(Stored data entries)
--- src/verilog/dcwl_map.svh ---
// Register offsets, field positions, device codes and reset values of the word link
`ifndef DCWL_MAP_SVH
`define DCWL_MAP_SVH

`define DCWL_OFF_CMD 8'h00
`define DCWL_OFF_ACC 8'h04
`define DCWL_OFF_RESULT 8'h08
`define DCWL_OFF_STATUS 8'h0C
`define DCWL_OFF_MASK 8'h10

`define DCWL_CMD_DEV_LSB 0
`define DCWL_CMD_DEV_MSB 5
`define DCWL_CMD_XFER_LSB 6
`define DCWL_CMD_XFER_MSB 7
`define DCWL_CMD_FUNC_LSB 8
`define DCWL_CMD_FUNC_MSB 9

`define DCWL_DEV_RX 6'h20
`define DCWL_DEV_TX 6'h21
`define DCWL_DEV_ILK 6'h1E

`define DCWL_MASK_FD_BIT 0
`define DCWL_MASK_ILK_BIT 6
`define DCWL_MASK_RESET 7'h00

`define DCWL_ST_RX_BUSY 0
`define DCWL_ST_RX_DONE 1
`define DCWL_ST_TX_BUSY 2
`define DCWL_ST_TX_DONE 3
`define DCWL_ST_ILK_BUSY 4
`define DCWL_ST_ILK_DONE 5
`define DCWL_ST_PRIMARY 6

`define DCWL_WORD_RESET 16'h0000

`endif

--- src/verilog/dcwl_pkg.sv ---
// Types shared by the word link design
package dcwl_pkg;

	typedef enum logic [1:0]
	{
		XFER_NONE,
		XFER_READ,
		XFER_WRITE,
		XFER_CLEAR_FLAGS
	} dcwl_xfer_t;

	typedef enum logic [1:0]
	{
		FUNC_NONE,
		FUNC_START,
		FUNC_CLEAR,
		FUNC_PULSE
	} dcwl_func_t;

	// Everything carried by the cable in one direction; t_* are toggle events
	typedef struct packed
	{
		logic [15:0] fd_word;
		logic [15:0] hd_word;
		logic rx_busy;
		logic tx_busy;
		logic ilk_busy;
		logic t_release;
		logic t_tx_start;
		logic t_fd_word;
		logic t_ilk_free;
		logic t_ilk_notify;
		logic t_hd_word;
	} dcwl_link_t;

endpackage

--- src/verilog/dcwl_pin_sync.sv ---
// Three-stage synchroniser with agreement filter for the cable inputs
`timescale 1ns/100ps
module dcwl_pin_sync
#(
	parameter int WIDTH = 41
)
(
	input wire logic core_clk,
	input wire logic rst_b,
	input wire logic [WIDTH-1:0] pin_in,
	output logic [WIDTH-1:0] stable
);
	logic [WIDTH-1:0] stage1;
	logic [WIDTH-1:0] stage2;
	logic [WIDTH-1:0] stage3;

	// A bit is taken only once the second and third stages agree
	always_ff @(posedge core_clk or negedge rst_b)
	begin
		if (!rst_b)
		begin
			stage1 <= '0;
			stage2 <= '0;
			stage3 <= '0;
			stable <= '0;
		end
		else
		begin
			stage1 <= pin_in;
			stage2 <= stage1;
			stage3 <= stage2;
			for (int i = 0; i < WIDTH; i++)
			begin
				if (stage2[i] == stage3[i])
					stable[i] <= stage3[i];
			end
		end
	end
endmodule

--- src/verilog/dcwl_link_core.sv ---
// One side of the dual processor word link: full duplex ports, shared interlock port, APB registers
//
// Our own choices: the APB slave port and the address map.
`timescale 1ns/100ps
`include "dcwl_map.svh"
module dcwl_link_core
(
	input wire logic core_clk,
	input wire logic rst_b,
	input wire logic psel,
	input wire logic penable,
	input wire logic pwrite,
	input wire logic [7:0] paddr,
	input wire logic [31:0] pwdata,
	output logic [31:0] prdata,
	output logic pready,
	output logic pslverr,
	input wire logic link_primary,
	input wire dcwl_pkg::dcwl_link_t link_in,
	output dcwl_pkg::dcwl_link_t link_out,
	output logic irq
);
	import dcwl_pkg::*;

	localparam int LINK_W = $bits(dcwl_link_t);

	logic [LINK_W-1:0] peer_bits;
	dcwl_link_t peer;
	dcwl_link_t peer_prev;
	logic [15:0] acc;
	logic [15:0] result;
	logic [15:0] rx_buf;
	logic [15:0] hd_buf;
	logic [6:0] mask;
	logic rx_busy;
	logic rx_done;
	logic tx_busy;
	logic tx_done;
	logic ilk_busy;
	logic ilk_done;
	logic primary;
	logic strap_taken;
	logic [31:0] rd_val;
	logic addr_ok;

	////////////////////////////////////////////////////////////////////////////
	// Cable inputs

	dcwl_pin_sync #(.WIDTH(LINK_W)) u_sync
	(
		.core_clk(core_clk),
		.rst_b(rst_b),
		.pin_in(link_in),
		.stable(peer_bits)
	);

	assign peer = dcwl_link_t'(peer_bits);

	always_ff @(posedge core_clk or negedge rst_b)
	begin
		if (!rst_b)
			peer_prev <= '0;
		else
			peer_prev <= peer;
	end

	wire ev_release = peer.t_release ^ peer_prev.t_release;
	wire ev_tx_start = peer.t_tx_start ^ peer_prev.t_tx_start;
	wire ev_fd_word = peer.t_fd_word ^ peer_prev.t_fd_word;
	wire ev_ilk_free = peer.t_ilk_free ^ peer_prev.t_ilk_free;
	wire ev_ilk_notify = peer.t_ilk_notify ^ peer_prev.t_ilk_notify;
	wire ev_hd_word = peer.t_hd_word ^ peer_prev.t_hd_word;

	// Strap is caught once after reset release, never under the reset itself
	always_ff @(posedge core_clk or negedge rst_b)
	begin
		if (!rst_b)
		begin
			primary <= 1'b0;
			strap_taken <= 1'b0;
		end
		else if (!strap_taken)
		begin
			primary <= link_primary;
			strap_taken <= 1'b1;
		end
	end

	////////////////////////////////////////////////////////////////////////////
	// Command decode; a command acts at the edge that completes its APB write

	wire bus_done = psel & penable & pready;
	wire cmd_go = bus_done & pwrite & (paddr == `DCWL_OFF_CMD);
	wire dcwl_xfer_t xfer = dcwl_xfer_t'(pwdata[`DCWL_CMD_XFER_MSB:`DCWL_CMD_XFER_LSB]);
	wire dcwl_func_t func = dcwl_func_t'(pwdata[`DCWL_CMD_FUNC_MSB:`DCWL_CMD_FUNC_LSB]);

	function automatic logic dev_hit(input logic go, input logic [31:0] cmd, input logic [5:0] code);
		return go && (cmd[`DCWL_CMD_DEV_MSB:`DCWL_CMD_DEV_LSB] == code);
	endfunction

	wire rx_cmd = dev_hit(cmd_go, pwdata, `DCWL_DEV_RX);
	wire tx_cmd = dev_hit(cmd_go, pwdata, `DCWL_DEV_TX);
	wire ilk_cmd = dev_hit(cmd_go, pwdata, `DCWL_DEV_ILK);
	wire ilk_dib = ilk_cmd && (xfer == XFER_CLEAR_FLAGS);
	// Clear-flags ignores any coded function, whose result is undefined anyway
	wire ilk_fn = ilk_cmd && !ilk_dib;

	wire rx_read = rx_cmd && (xfer == XFER_READ);
	wire rx_start = rx_cmd && (func == FUNC_START);
	wire rx_clear = rx_cmd && (func == FUNC_CLEAR);
	wire tx_write = tx_cmd && (xfer == XFER_WRITE);
	wire tx_start = tx_cmd && (func == FUNC_START);
	wire tx_clear = tx_cmd && (func == FUNC_CLEAR);
	wire ilk_read = ilk_fn && (xfer == XFER_READ);
	wire ilk_write = ilk_fn && (xfer == XFER_WRITE);
	wire ilk_start = ilk_fn && (func == FUNC_START);
	wire ilk_clear = ilk_fn && (func == FUNC_CLEAR);
	wire ilk_pulse = ilk_fn && (func == FUNC_PULSE);
	wire rel_out = (rx_start && rx_busy) || rx_clear;

	////////////////////////////////////////////////////////////////////////////
	// APB slave: one wait state so that read data comes from a flip-flop

	always_comb
	begin
		addr_ok = 1'b1;
		rd_val = 32'h0000_0000;
		unique case (paddr)
			`DCWL_OFF_CMD: rd_val = 32'h0000_0000;
			`DCWL_OFF_ACC: rd_val = {16'h0000, acc};
			`DCWL_OFF_RESULT: rd_val = {16'h0000, result};
			`DCWL_OFF_STATUS:
			begin
				rd_val[`DCWL_ST_RX_BUSY] = rx_busy;
				rd_val[`DCWL_ST_RX_DONE] = rx_done;
				rd_val[`DCWL_ST_TX_BUSY] = tx_busy;
				rd_val[`DCWL_ST_TX_DONE] = tx_done;
				rd_val[`DCWL_ST_ILK_BUSY] = ilk_busy;
				rd_val[`DCWL_ST_ILK_DONE] = ilk_done;
				rd_val[`DCWL_ST_PRIMARY] = primary;
			end
			`DCWL_OFF_MASK: rd_val = {25'h0000000, mask};
			default: addr_ok = 1'b0;
		endcase
	end

	always_ff @(posedge core_clk or negedge rst_b)
	begin
		if (!rst_b)
		begin
			pready <= 1'b0;
			prdata <= 32'h0000_0000;
			pslverr <= 1'b0;
		end
		else
		begin
			pready <= psel & penable & ~pready;
			if (psel & penable & ~pready)
			begin
				prdata <= pwrite ? 32'h0000_0000 : rd_val;
				pslverr <= ~addr_ok;
			end
		end
	end

	always_ff @(posedge core_clk or negedge rst_b)
	begin
		if (!rst_b)
		begin
			acc <= `DCWL_WORD_RESET;
			mask <= `DCWL_MASK_RESET;
		end
		else if (bus_done & pwrite)
		begin
			if (paddr == `DCWL_OFF_ACC)
				acc <= pwdata[15:0];
			if (paddr == `DCWL_OFF_MASK)
				mask <= pwdata[6:0];
		end
	end

	////////////////////////////////////////////////////////////////////////////
	// Full duplex receive flags

	always_ff @(posedge core_clk or negedge rst_b)
	begin
		if (!rst_b)
		begin
			rx_busy <= 1'b0;
			rx_done <= 1'b0;
		end
		else
		begin
			if (rx_start)
			begin
				rx_busy <= 1'b1;
				rx_done <= peer.tx_busy;
			end
			else if (rx_clear)
			begin
				rx_busy <= 1'b0;
				rx_done <= 1'b0;
			end
			// A peer start arriving with the local command still sets done
			if (ev_tx_start && (rx_busy || rx_start))
				rx_done <= 1'b1;
		end
	end

	////////////////////////////////////////////////////////////////////////////
	// Full duplex transmit flags

	always_ff @(posedge core_clk or negedge rst_b)
	begin
		if (!rst_b)
		begin
			tx_busy <= 1'b0;
			tx_done <= 1'b0;
		end
		else
		begin
			if (tx_start)
			begin
				tx_busy <= 1'b1;
				tx_done <= 1'b0;
			end
			else if (tx_clear)
			begin
				tx_busy <= 1'b0;
				tx_done <= 1'b0;
			end
			if (ev_release)
			begin
				tx_busy <= 1'b0;
				tx_done <= tx_busy;
			end
		end
	end

	////////////////////////////////////////////////////////////////////////////
	// Interlock flags

	always_ff @(posedge core_clk or negedge rst_b)
	begin
		if (!rst_b)
		begin
			ilk_busy <= 1'b0;
			ilk_done <= 1'b0;
		end
		else
		begin
			if (ilk_start && !peer.ilk_busy)
				ilk_busy <= 1'b1;
			if (ilk_clear || ilk_pulse)
				ilk_done <= 1'b0;
			if (ilk_dib)
			begin
				ilk_busy <= 1'b0;
				ilk_done <= 1'b0;
			end
			if (ev_ilk_free)
				ilk_busy <= 1'b0;
			// Both claimed inside the cable latency: the secondary side backs off
			if (ilk_busy && peer.ilk_busy && !primary)
				ilk_busy <= 1'b0;
			if (ev_ilk_notify)
				ilk_done <= 1'b1;
		end
	end

	////////////////////////////////////////////////////////////////////////////
	// Word buffers and read results

	always_ff @(posedge core_clk or negedge rst_b)
	begin
		if (!rst_b)
		begin
			rx_buf <= `DCWL_WORD_RESET;
			hd_buf <= `DCWL_WORD_RESET;
			result <= `DCWL_WORD_RESET;
		end
		else
		begin
			if (ev_fd_word)
				rx_buf <= peer.fd_word;
			// Each side keeps a copy of the shared word; a local write wins a collision
			if (ilk_write)
				hd_buf <= acc;
			else if (ev_hd_word)
				hd_buf <= peer.hd_word;
			if (rx_read)
				result <= rx_buf;
			else if (ilk_read)
				result <= hd_buf;
		end
	end

	////////////////////////////////////////////////////////////////////////////
	// Cable outputs; word and its toggle leave in the same cycle

	always_ff @(posedge core_clk or negedge rst_b)
	begin
		if (!rst_b)
			link_out <= '0;
		else
		begin
			link_out.rx_busy <= rx_busy;
			link_out.tx_busy <= tx_busy;
			link_out.ilk_busy <= ilk_busy;
			if (tx_write)
			begin
				link_out.fd_word <= acc;
				link_out.t_fd_word <= ~link_out.t_fd_word;
			end
			if (ilk_write)
			begin
				link_out.hd_word <= acc;
				link_out.t_hd_word <= ~link_out.t_hd_word;
			end
			if (rel_out)
				link_out.t_release <= ~link_out.t_release;
			if (tx_start)
				link_out.t_tx_start <= ~link_out.t_tx_start;
			if (ilk_clear)
				link_out.t_ilk_free <= ~link_out.t_ilk_free;
			if (ilk_pulse)
				link_out.t_ilk_notify <= ~link_out.t_ilk_notify;
		end
	end

	////////////////////////////////////////////////////////////////////////////
	// Interrupt request

	always_ff @(posedge core_clk or negedge rst_b)
	begin
		if (!rst_b)
			irq <= 1'b0;
		else
			irq <= (~mask[`DCWL_MASK_FD_BIT] & (rx_done | tx_done)) | (~mask[`DCWL_MASK_ILK_BIT] & ilk_done);
	end
endmodule

--- config.mk ---
export PLATFORM = sky130hd
export DESIGN_NAME = dcwl_link_core
export DESIGN_NICKNAME = d
export VERILOG_FILES = /design/src/verilog/dcwl_pkg.sv /design/src/verilog/dcwl_pin_sync.sv /design/src/verilog/dcwl_link_core.sv
export VERILOG_INCLUDE_DIRS = /design/src /design/src/verilog
export SDC_FILE = /design/constraint.sdc
export NUM_CORES = 1
export LEC_CHECK = 0
export ABC_AREA = 1
export BUFFER_PORTS_ARGS = -buffer_cell sky130_fd_sc_hd__buf_4
export CAP_MARGIN = 20
export CORE_ASPECT_RATIO = 1.4
export CORE_MARGIN = 2
export CORE_UTILIZATION = 30
export CTS_CLUSTER_DIAMETER = 120
export DETAILED_ROUTE_END_ITERATION = 12
export GPL_TIMING_DRIVEN = 0
export PLACE_DENSITY = 0.45
export REMOVE_ABC_BUFFERS = 1
export SLEW_MARGIN = 15
export SYNTH_ARGS = -nofsm -noshare
export SYNTH_HDL_FRONTEND = slang
export SYNTH_HIERARCHICAL = 1
export SYNTH_SLANG_ARGS = --single-unit
--- constraint.sdc ---
create_clock -name core_clk -period 2 [get_ports core_clk]
set_clock_uncertainty 0.1 [all_clocks]
set_input_delay 0.1 -clock core_clk [delete_from_list [all_inputs] [get_ports core_clk]]
set_output_delay 0.1 -clock core_clk [all_outputs]
set_load 0.02 [all_outputs]
# Word level (Yosys, flattened, before mapping)
# Cells that the tools add are included.
# classes
add_sub_neg	0
multipliers	0
n_div	0
n_lt_le_gt_ge	0
n_eq_ne	53
shifts	0
mux	24
bitwise_logic	25
n_reduce_logical	38
# ops
operator	n
16-bit two-way mux	4
1-bit == test	40
32-bit two-way mux	1
7-bit one-hot mux with 4 select lines	1
1-bit logical AND	21
9-bit one-hot mux with 2 select lines	1
1-bit two-way mux	17
8-bit by 4-bit == test with 1-bit output, second input constant	2
6-bit == test, second input constant	2
1-bit NOT	10
3-bit nonzero test	3
2-bit == test, second input constant	4
8-bit by 3-bit == test with 1-bit output, second input constant	1
8-bit by 5-bit == test with 1-bit output, second input constant	1
8-bit zero test	1
1-bit AND	7
6-bit by 5-bit == test with 1-bit output, second input constant	1
2-bit nonzero test	3
1-bit bitwise XOR	6
5-bit OR reduction	1
2-bit by 1-bit == test with 1-bit output, second input constant	2
2-bit AND reduction	2
4-bit nonzero test	1
1-bit zero test	3
other kinds (2)	5
# totals
reg_bits	324
latch_bits	0
ramBits	0
rom_bits	0
input_bits	87
out_inout_bits	76
n_memories	0

# Longest topological paths before layout
# depth
depth_word	14
depth_mapped	10
mapped_depth_nobuf	9

# Modules after synthesis
# Netlist, hierarchy kept.
# modules_own_cells
module	n_inst	cells_each	area_per_inst_um2	seq_area_each_um2
dcwl_link_core	1	755	6621.4	3628.5
dcwl_pin_sync	1	328	4770.8	4103.9

# Least setup slack after synthesis
# OpenSTA, ideal clock, no wires.
# synth_timing
kind	flip-flop to flip-flop
startpoint	register u_sync.stable[3]
endpoint	register rx_buf[10]
setup_time_ns	0.125
arrival_ns	1.415
required_time_ns	1.775
setup_slack_ns	0.360
stages_incl_launch_ff	4
cell_sequence	dfrtp_1 xor2_1 buf_2 mux2_2
# synth_between
elab_chain_len	1
# synth_lines
item	line_no	rtl
start: declaration	dcwl_pin_sync.sv:11	output logic [WIDTH-1:0] stable
start signal: indexed assignment	dcwl_pin_sync.sv:35	stable[i] <= stage3[i];
1-bit bitwise XOR	dcwl_link_core.sv:69	wire ev_fd_word = peer.t_fd_word ^ peer_prev.t_fd_word;
end signal: assignment	dcwl_link_core.sv:278	rx_buf <= `DCWL_WORD_RESET;
end signal: assignment	dcwl_link_core.sv:285	rx_buf <= peer.fd_word;
end: declaration	dcwl_link_core.sv:32	logic [15:0] rx_buf;
# No other way between the ends.
# A chain may end at the register's enable or synchronous reset.

# Worst setup path after layout
# layout_timing
startpoint	input port paddr[1]
endpoint	register ilk_busy
# layout_between
elab_chain_len	9
# layout_lines
item	line_no	rtl
start: declaration	dcwl_link_core.sv:13	input wire logic [7:0] paddr,
8-bit zero test *	n/a	
1-bit AND *	dcwl_link_core.sv:93	wire cmd_go = bus_done & pwrite & (paddr == `DCWL_OFF_CMD);
1-bit logical AND *	dcwl_link_core.sv:98	return go && (cmd[`DCWL_CMD_DEV_MSB:`DCWL_CMD_DEV_LSB] == code);
1-bit logical AND	dcwl_link_core.sv:104	wire ilk_dib = ilk_cmd && (xfer == XFER_CLEAR_FLAGS);
1-bit zero test	dcwl_link_core.sv:106	wire ilk_fn = ilk_cmd && !ilk_dib;
1-bit logical AND	dcwl_link_core.sv:106	
1-bit logical AND	dcwl_link_core.sv:116	wire ilk_start = ilk_fn && (func == FUNC_START);
1-bit logical AND	dcwl_link_core.sv:252	if (ilk_start && !peer.ilk_busy)
4-bit nonzero test (no line)	n/a	
end signal: assignment	dcwl_link_core.sv:253	ilk_busy <= 1'b1;
end signal: assignment	dcwl_link_core.sv:258	ilk_busy <= 1'b0;
end signal: assignment	dcwl_link_core.sv:262	ilk_busy <= 1'b0;
end: declaration	dcwl_link_core.sv:39	logic ilk_busy;
# Every way passes the cells marked *; elsewhere a longest branch is shown, timed or not.

==> impl_metrics.toml <==
[global_routing]
first_global_vias = 7893
antenna_found_initial = 0
grt_pass1_wl_um = 43200
groute.usage.overall_pct = 14.0
overflow = 0
grt_max_degree = 102

[finish]
area_growth_pct = 33.0
antenna_cells = 0
finalNetCount = 1391
n_fill_cell = 3621
drive_above_1_share_pct = 20.1

[placement]
hpwlAfterDp_um = 17400
numPortBuffers = 129
place_congestion = 0.798
dp_slack_ns = -0.844

[setup_path]
r2r_cells = 8
crit_path_end_kind = "flop"
worstPathMaxFanout = 6
crit_arrival_ns = 2.28
r2r-start = "pready"
timing.rr.end = "ilk_busy"
crit_required_ns = 2.31
path_class = "input port to flop"
worstSetupStartpointType = "input port"
reg2reg_slack_ns = 0.05

[timing]
finalCritPeriodShare_pct = 98.2
fmax_mhz = 509
worst_slack_ns = 0.0358
whs_ns = -0.0173
relSlewSlack_pct = 30.3
hold_viol_final = 1
tightest_slew_ns = 1.04
setup_viol = 0
finalCriticalPeriod_ns = 1.96
final_max_slew_viol_count = 0
rsz0062_at_grt = "true"

[floorplan]
core_area_mm2 = 0.0373
die_area_mm2 = 0.0392
start_util_pct = 30.2
num_rows = 84
pin_count = 163
die_y_um = 233
die_x_um = 168

[clock_tree]
cts_buffers = 34
h-tree-depth = 2
tritoncts = "built"
clockRootBuffer = "clkbuf_16"
cts.clk_slew.worst_paths_ns = 0.06
clk_latency_ns = 0.52
clockBufferDepth = 3
numClockSinks = 305

[hold_path]
hold_end = "pslverr"
hold_start = "paddr[0]"
hp-class = "input port to flop"
hold_depth = 5

[power]
power_density_mw_per_mm2 = 964
peakVddDrop_mv = 0.483
leakagePower_nw = 7.37

[routing]
drtAntennaViolNets = 0
wl_per_cell_um = 15.5
dr.pass1.iters = 5
drtIter0Drc = 442
drt_wl_total_um = 28000
via_count = 7859
drc = 0
viasPerCell = 4.37

[job]
drv_cap = 0

[synthesis]
syn_area_mm2 = 0.0113
avgSynthCellArea_um2 = 10.5
synth_cells = 1075
ys_warn_count = 6

[status]
status = "finished with violations"
violations = "negative hold slack"
==> layer usage <==
metal / GRT usage (%) / vias to the layer above / routed length, um
met5: 0 / - / 0
met4: 4.73 / 0 / 748
met3: 2.44 / 44 / 1220
met2: 23.4 / 176 / 13700
met1: 18.5 / 3810 / 12300
li1: - / 3829 / -
==> report_power, final <==
group          internal [W]  leakage, nW  switching [W]
Sequential          0.00659         3.79       0.000252
Clock               0.00397        0.581        0.00247
Combinational      0.000553         3.01       0.000608
Total                0.0111         7.37        0.00333
==> area by class of cell <==
class / count / area (um2) / share of cell area, %
tap: 473 / 592 / 3.95
clock buffer: 51 / 1080 / 7.19
sequential: 305 / 7630 / 50.9
inverter: 105 / 398 / 2.65
multi-input combinational: 637 / 3150 / 21.0
timing repair buffer: 221 / 2060 / 13.7
clock inverter: 7 / 88.8 / 0.592
==> placed cells by master (no fill, tap or decap), types with 4 or more instances in the layout <==
master / count
xnor2_1: 6
nand3_1: 63
inv_1: 102
buf_16: 5
nor2_2: 5
clkbuf_1: 4
dlygate4sd3_1: 72
clkinv_2: 4
o21ai_0: 66
o21ai_2: 17
nand2_2: 5
dfrtp_1: 305
mux2_2: 17
conb_1: 17
nor2_1: 67
nor2_4: 5
nand2_1: 277
clkbuf_8: 10
clkbuf_16: 41
o21ai_1: 20
a21oi_1: 48
buf_4: 134
==> flip-flops by register name (all words and copies together) (netlist names), 6 cells and up <==
signal         cells
link_out          41
peer_prev          6
hd_buf            16
acc               16
u_sync/stage3     40
result            16
prdata            16
u_sync/stage2     40
rx_buf            16
u_sync/stage1     40
u_sync/stable     40
mask               7
==> critical path, stage by stage <==
cell and delay (ns):
buf_4 0.11, dlygate4sd3_1 0.57, nor2_2 0.16, nand2_2 0.10
nor2_4 0.22, nand2_4 0.13, nor2_8 0.17, nand2_2 0.07
nand2_1 0.05, dlygate4sd3_1 0.54, a21oi_1 0.04
==> worst max-delay path by stage <==
stage	start	endpoint	slack (ns)	cells after the start
after floorplan	pready	link_out[0]	-0.07	6
final	paddr[1]	ilk_busy	0.04	11
after CTS	pready	acc[12]	-0.002	5
after global routing	paddr[5]	mask[4]	-0.04	6
after global placement	rst_b	u_sync/stage3[4]	-2.20	1
after detailed placement	paddr[5]	acc[12]	-0.84	7
==> repair_timing <==
action,in CTS,in global routing
hold endpoints to repair,322,0
cloned,0,6
resized for setup,5,16
hold buffers,73,0
setup buffers,0,7
endpoints found under the setup margin,53,138
pin swaps,0,3
==> through the flow <==
stage / area, um2 / util (%) / power [W] / TNS, ns / instances
final: 15000 / 40.2 / 0.0144 / 0 / 1799
after global routing: 15000 / 40.2 / 0.0151 / -0.191 / 1799
after CTS: 14700 / 39.5 / 0.0147 / -0.00173 / 1786
after detailed placement: 12800 / 34.3 / 0.00801 / -31.40 / 1655
after global placement: 12600 / 33.8 / 0.00791 / -728.05 / 1648
after floorplan: 11000 / - / 0.00747 / -2.04 / 1046
Note: power is estimated with default switching activity, not from simulation.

■ Description of the task: Copy range, inclusive: the line holding "numPortBuffers = 129" to the line holding "die_area_mm2 = 0.0392". Reproduce exactly those lines of the records above and no others.

■ Output:
numPortBuffers = 129
place_congestion = 0.798
dp_slack_ns = -0.844

[setup_path]
r2r_cells = 8
crit_path_end_kind = "flop"
worstPathMaxFanout = 6
crit_arrival_ns = 2.28
r2r-start = "pready"
timing.rr.end = "ilk_busy"
crit_required_ns = 2.31
path_class = "input port to flop"
worstSetupStartpointType = "input port"
reg2reg_slack_ns = 0.05

[timing]
finalCritPeriodShare_pct = 98.2
fmax_mhz = 509
worst_slack_ns = 0.0358
whs_ns = -0.0173
relSlewSlack_pct = 30.3
hold_viol_final = 1
tightest_slew_ns = 1.04
setup_viol = 0
finalCriticalPeriod_ns = 1.96
final_max_slew_viol_count = 0
rsz0062_at_grt = "true"

[floorplan]
core_area_mm2 = 0.0373
die_area_mm2 = 0.0392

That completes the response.